孫の顔もウエディングドレス姿も見せることができず親に悪いなと思います。

どうしたら婚活がうまくいきますか?

●結婚するのは、お母さんじゃなくてあなたです

こんにちは。
婚活コンサルタントの菊乃です。

「結婚しないとお母さんに悪いな」と思うのですね。
結婚するのはお母さんじゃなくてあなたなのですよ。

ご相談にいらっしゃる方の中にはご相談者さまのように、「結婚しないとお母さんに悪いな」と思って婚活を始めるかたがいらっしゃいます。
そのような方は「結婚したらどんな生活がしたいの?」「どんな男性がいいの?」とお聞きしても何も出てこないのです。

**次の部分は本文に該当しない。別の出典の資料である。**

--- src/msfc_regs.svh ---
// Purpose: offsets, field positions, reset values and levels of the modem status block
// Assumes: byte addresses on a 32-bit AXI4-Lite bus, one register per aligned word
// Notes:   definitions only
`ifndef MSFC_REGS_SVH
`define MSFC_REGS_SVH

// register byte offsets
`define MSFC_OFS_MODEM_LINE_STATUS  8'h00
`define MSFC_OFS_SCRATCH_BYTE       8'h04
`define MSFC_OFS_FEATURE_CONTROL    8'h08
`define MSFC_OFS_RESUME_FIRST       8'h0c
`define MSFC_OFS_RESUME_SECOND      8'h10
`define MSFC_OFS_PAUSE_FIRST        8'h14
`define MSFC_OFS_PAUSE_SECOND       8'h18
`define MSFC_OFS_LINE_CTRL          8'h1c
`define MSFC_OFS_INT_STATUS         8'h20
`define MSFC_OFS_INT_ENABLE         8'h24
`define MSFC_OFS_INT_CLEAR          8'h28

// line control fields
`define MSFC_LC_RTS_BIT             0
`define MSFC_LC_TRIG_LSB            1

// interrupt status bits
`define MSFC_INT_MODEM              0
`define MSFC_INT_RX_TRIGGER         1
`define MSFC_INT_RESUME_SEEN        2
`define MSFC_INT_PAUSE_SEEN         3
`define MSFC_INT_WIDTH              4

// reset values
`define MSFC_RST_BYTE               8'h00
`define MSFC_RST_INT                4'h0

// receive fifo depth and trigger levels
`define MSFC_FIFO_DEPTH             6'h20
`define MSFC_TRIG_LVL0              6'h08
`define MSFC_TRIG_LVL1              6'h10
`define MSFC_TRIG_LVL2              6'h18
`define MSFC_TRIG_LVL3              6'h1c

// axi responses
`define MSFC_RESP_OKAY              2'h0
`define MSFC_RESP_SLVERR            2'h2

`endif

--- src/msfc_pkg.sv ---
// Purpose: types shared by the modem status and flow control block
// Assumes: nothing beyond the register header
// Notes:   types only
package msfc_pkg;

    // feature_control layout, msb first
    typedef struct packed {
        logic       auto_cts_enable;
        logic       auto_rts_enable;
        logic       special_detect;
        logic       enhanced_enable;
        logic [1:0] tx_select;
        logic [1:0] rx_compare;
    } msfc_feature_t;

    // modem control inputs, pin polarity (active low)
    typedef struct packed {
        logic dcd_n;
        logic ri_n;
        logic dsr_n;
        logic cts_n;
    } msfc_modem_t;

    typedef enum logic [1:0] {
        MSFC_SEL_NONE   = 2'b00,
        MSFC_SEL_SECOND = 2'b01,
        MSFC_SEL_FIRST  = 2'b10,
        MSFC_SEL_BOTH   = 2'b11
    } msfc_sel_t;

endpackage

相手の男性の理想をあげる方もおりますが、「なぜそういう男性なの?」という理由を探っていくと「親が喜びそう」 という理由であることも。

●自分がどうしたいかというのがないのです

ご自分が「結婚したい」「一緒に旅行に行ける相手が欲しい」と主体的に「私が〇〇したい」と思う 方は目指すゴールがあるのでスムーズなのですが。
親を喜ばせるために結婚しようとする方はなかなかうまくいきません。

「自分がどうしたいのか」という主体性がない方がどうしたらいいのか、メンタルアップマネージャー・一般社団法人日本メンタルアップ支援機構代表理事の大野萌子さんにインタビューしました。

お母さんのために結婚しようとしている方はこれまで、あなたのためにお母さんが犠牲になってきた と思っていないでしょうか?

お母さんはあなたにとって恩人ですね。
産んだのだから当たり前なのですが。

●恩人であるお母さんが悲しむのは悪いと思っていませんか?

きっと、お母さんは困った時にこれまで真っ先に助けてくれたのでしょう。
あなたが好きなご飯を作ってくれて、とても尽くしてくれたでしょう。

犠牲になっているように見えるかもしれませんが、その関係も共依存 かもしれません。
お母さんにとってあなた以外に生きがいはありますか?
例えば、仕事や趣味など子育て以外の自分の世界です。

30代ぐらいの女性にとって、お母さん世代は専業主婦ではなかったでしょうか?
育児以外に生きがいがない母親が、自己実現の手段 として子どもに過剰にかかわるのです。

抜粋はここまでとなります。